Notícias

Professor é condenado a 7 anos por cometer injúria racial ao chamar aluno de "chimpanzé"

Por Redação* 02/09/2026
Professor é condenado a 7 anos por cometer injúria racial ao chamar aluno de 'chimpanzé'
O caso aconteceu em 12 de fevereiro deste ano (Foto: Reprodução/Redes Sociais)

Um professor foi condenado a sete anos e três meses de prisão por injúria racial e corrupção de menores após um episódio envolvendo um aluno negro de 13 anos em uma escola particular de Maceió. A sentença foi proferida nesta quarta-feira, 2, em ação penal ajuizada pelo Ministério Público do Estado de Alagoas (MPAL) em março deste ano.

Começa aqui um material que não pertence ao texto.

===== src/rtl/keypad_pkg.sv =====
`default_nettype none
// ============================================================================
// Module  : keypad_pkg
// Brief   : Shared state type, key map and helpers for the keypad scanner.
// Revision: 1.0 - initial release
// ============================================================================
package keypad_pkg;

  typedef enum logic [1:0] {
    SCAN     = 2'd0,
    PRESS_DB = 2'd1,
    PRESSED  = 2'd2,
    REL_DB   = 2'd3
  } scan_state_t;

  // Indexed by {row, column}; row 3 carries '*' as E and '#' as F.
  localparam logic [15:0][3:0] c_keymap = {
    4'hD, 4'hF, 4'h0, 4'hE,
    4'hC, 4'h9, 4'h8, 4'h7,
    4'hB, 4'h6, 4'h5, 4'h4,
    4'hA, 4'h3, 4'h2, 4'h1
  };

  localparam logic [3:0] c_col_reset = 4'b1110;

  function automatic logic [3:0] col_strobe(input logic [1:0] idx);
    col_strobe = ~(4'b0001 << idx);
  endfunction

  function automatic logic [1:0] lowest_low_row(input logic [3:0] rs);
    if (!rs[0]) begin
      lowest_low_row = 2'd0;
    end else if (!rs[1]) begin
      lowest_low_row = 2'd1;
    end else if (!rs[2]) begin
      lowest_low_row = 2'd2;
    end else begin
      lowest_low_row = 2'd3;
    end
  endfunction

endpackage
`default_nettype wire


===== src/rtl/scan_tick_gen.sv =====
`default_nettype none
// ============================================================================
// Module  : scan_tick_gen
// Brief   : Divides clk by SCAN_DIV into a one-cycle column-dwell tick.
// Revision: 1.0 - initial release
// ============================================================================
module scan_tick_gen #(
  parameter int SCAN_DIV = 50000
) (
  input  logic clk,
  input  logic rst_n,
  output logic tick
);

  localparam int CNT_W = $clog2(SCAN_DIV);
  localparam logic [CNT_W-1:0] c_last = CNT_W'(SCAN_DIV - 1);

  logic [CNT_W-1:0] r_cnt;

  always_ff @(posedge clk or negedge rst_n) begin
    if (!rst_n) begin
      r_cnt <= '0;
    end else if (r_cnt == c_last) begin
      r_cnt <= '0;
    end else begin
      r_cnt <= r_cnt + CNT_W'(1);
    end
  end

  assign tick = (r_cnt == c_last);

endmodule
`default_nettype wire


===== src/rtl/keypad_scanner.sv =====
`default_nettype none
// ============================================================================
// Module  : keypad_scanner
// Brief   : 4x4 matrix keypad scanner with debounce and valid/ack delivery.
// Revision: 1.0 - initial release
// ============================================================================
module keypad_scanner
  import keypad_pkg::*;
#(
  parameter int SCAN_DIV = 50000,
  parameter int DEBOUNCE = 4
) (
  input  logic       clk,
  input  logic       rst_n,
  input  logic [3:0] row,
  output logic [3:0] col,
  output logic [3:0] key_code,
  output logic       key_valid,
  input  logic       key_ack,
  output logic       key_held,
  output logic       key_overrun
);

  localparam int DB_W = $clog2(DEBOUNCE + 1);
  localparam logic [DB_W-1:0] c_db_last = DB_W'(DEBOUNCE - 1);

  logic            w_tick;
  logic [3:0]      r_row_meta;
  logic [3:0]      r_rs;
  scan_state_t     r_state;
  logic [1:0]      r_col_idx;
  logic [1:0]      r_row_idx;
  logic [DB_W-1:0] r_db_cnt;
  logic [3:0]      r_col;
  logic [3:0]      r_key_code;
  logic            r_key_valid;
  logic            r_key_held;
  logic            r_key_overrun;

  logic            w_any_low;
  logic            w_row_up;
  logic [1:0]      w_col_next;

  scan_tick_gen #(
    .SCAN_DIV (SCAN_DIV)
  ) u_tick_gen (
    .clk   (clk),
    .rst_n (rst_n),
    .tick  (w_tick)
  );

  // Rows are raw pad inputs; only the second flop is ever looked at.
  always_ff @(posedge clk or negedge rst_n) begin
    if (!rst_n) begin
      r_row_meta <= 4'b1111;
      r_rs       <= 4'b1111;
    end else begin
      r_row_meta <= row;
      r_rs       <= r_row_meta;
    end
  end

  assign w_any_low  = ~&r_rs;
  assign w_row_up   = r_rs[r_row_idx];
  assign w_col_next = r_col_idx + 2'd1;

  always_ff @(posedge clk or negedge rst_n) begin
    if (!rst_n) begin
      r_state       <= SCAN;
      r_col_idx     <= '0;
      r_row_idx     <= '0;
      r_db_cnt      <= '0;
      r_col         <= c_col_reset;
      r_key_code    <= '0;
      r_key_valid   <= 1'b0;
      r_key_held    <= 1'b0;
      r_key_overrun <= 1'b0;
    end else begin
      r_key_overrun <= 1'b0;
      if (r_key_valid && key_ack) begin
        r_key_valid <= 1'b0;
      end
      // An accept below overrides the ack clear, so a coincident new key wins.
      if (w_tick) begin
        case (r_state)
          SCAN: begin
            if (w_any_low) begin
              r_row_idx <= lowest_low_row(r_rs);
              r_db_cnt  <= '0;
              r_state   <= PRESS_DB;
            end else begin
              r_col_idx <= w_col_next;
              r_col     <= col_strobe(w_col_next);
            end
          end
          PRESS_DB: begin
            if (!w_row_up) begin
              if (r_db_cnt == c_db_last) begin
                r_key_code    <= c_keymap[{r_row_idx, r_col_idx}];
                r_key_valid   <= 1'b1;
                r_key_overrun <= r_key_valid && !key_ack;
                r_key_held    <= 1'b1;
                r_state       <= PRESSED;
              end else begin
                r_db_cnt <= r_db_cnt + DB_W'(1);
              end
            end else begin
              r_state   <= SCAN;
              r_col_idx <= w_col_next;
              r_col     <= col_strobe(w_col_next);
            end
          end
          PRESSED: begin
            if (w_row_up) begin
              r_db_cnt <= '0;
              r_state  <= REL_DB;
            end
          end
          REL_DB: begin
            if (w_row_up) begin
              if (r_db_cnt == c_db_last) begin
                r_key_held <= 1'b0;
                r_state    <= SCAN;
                r_col_idx  <= w_col_next;
                r_col      <= col_strobe(w_col_next);
              end else begin
                r_db_cnt <= r_db_cnt + DB_W'(1);
              end
            end else begin
              r_state <= PRESSED;
            end
          end
          default: r_state <= SCAN;
        endcase
      end
    end
  end

  assign col         = r_col;
  assign key_code    = r_key_code;
  assign key_valid   = r_key_valid;
  assign key_held    = r_key_held;
  assign key_overrun = r_key_overrun;

endmodule
`default_nettype wire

Além da pena de prisão, o réu deverá pagar R$ 15 mil de indenização mínima pelos danos causados ao adolescente. A atuação do MPAL no processo foi conduzida pelas 59ª e 60ª Promotorias de Justiça da Capital, representadas pelos promotores Ricardo Libório e Dalva Tenório.

LEIA TAMBÉM: Professor acusado de comparar aluno negro a chimpanzé vai a julgamento em Maceió

O caso ocorreu em 12 de fevereiro de 2026, no bairro Benedito Bentes, na parte alta de Maceió. Segundo a denúncia do Ministério Público, o professor dava aula para uma turma do 8º ano quando um estudante apresentou um caderno com a imagem de um chimpanzé na capa.

De acordo com os elementos reunidos durante a investigação, após perguntar com quem a imagem se parecia, o professor apontou para um aluno negro de 13 anos. A atitude provocou risos entre os estudantes que estavam na sala.

O adolescente relatou que ficou abalado com o episódio e continuou sendo alvo de chacotas nos dias seguintes. Em depoimento, afirmou que passou a ter resistência em retornar à escola e voltou à unidade de ensino após saber que o professor havia sido afastado.

Outros alunos que presenciaram o episódio também foram ouvidos durante a investigação. Eles confirmaram que o professor apontou para o adolescente após a pergunta sobre a imagem e relataram a reação do estudante. Em procedimento disciplinar aberto pela escola, o professor reconheceu ter apontado para o aluno, mas negou intenção racista.

Durante o processo, o MPAL solicitou uma medida cautelar para impedir que o professor exercesse atividades de docência ou funções que envolvessem contato direto com crianças e adolescentes. O conteúdo fornecido não informa o resultado desse pedido.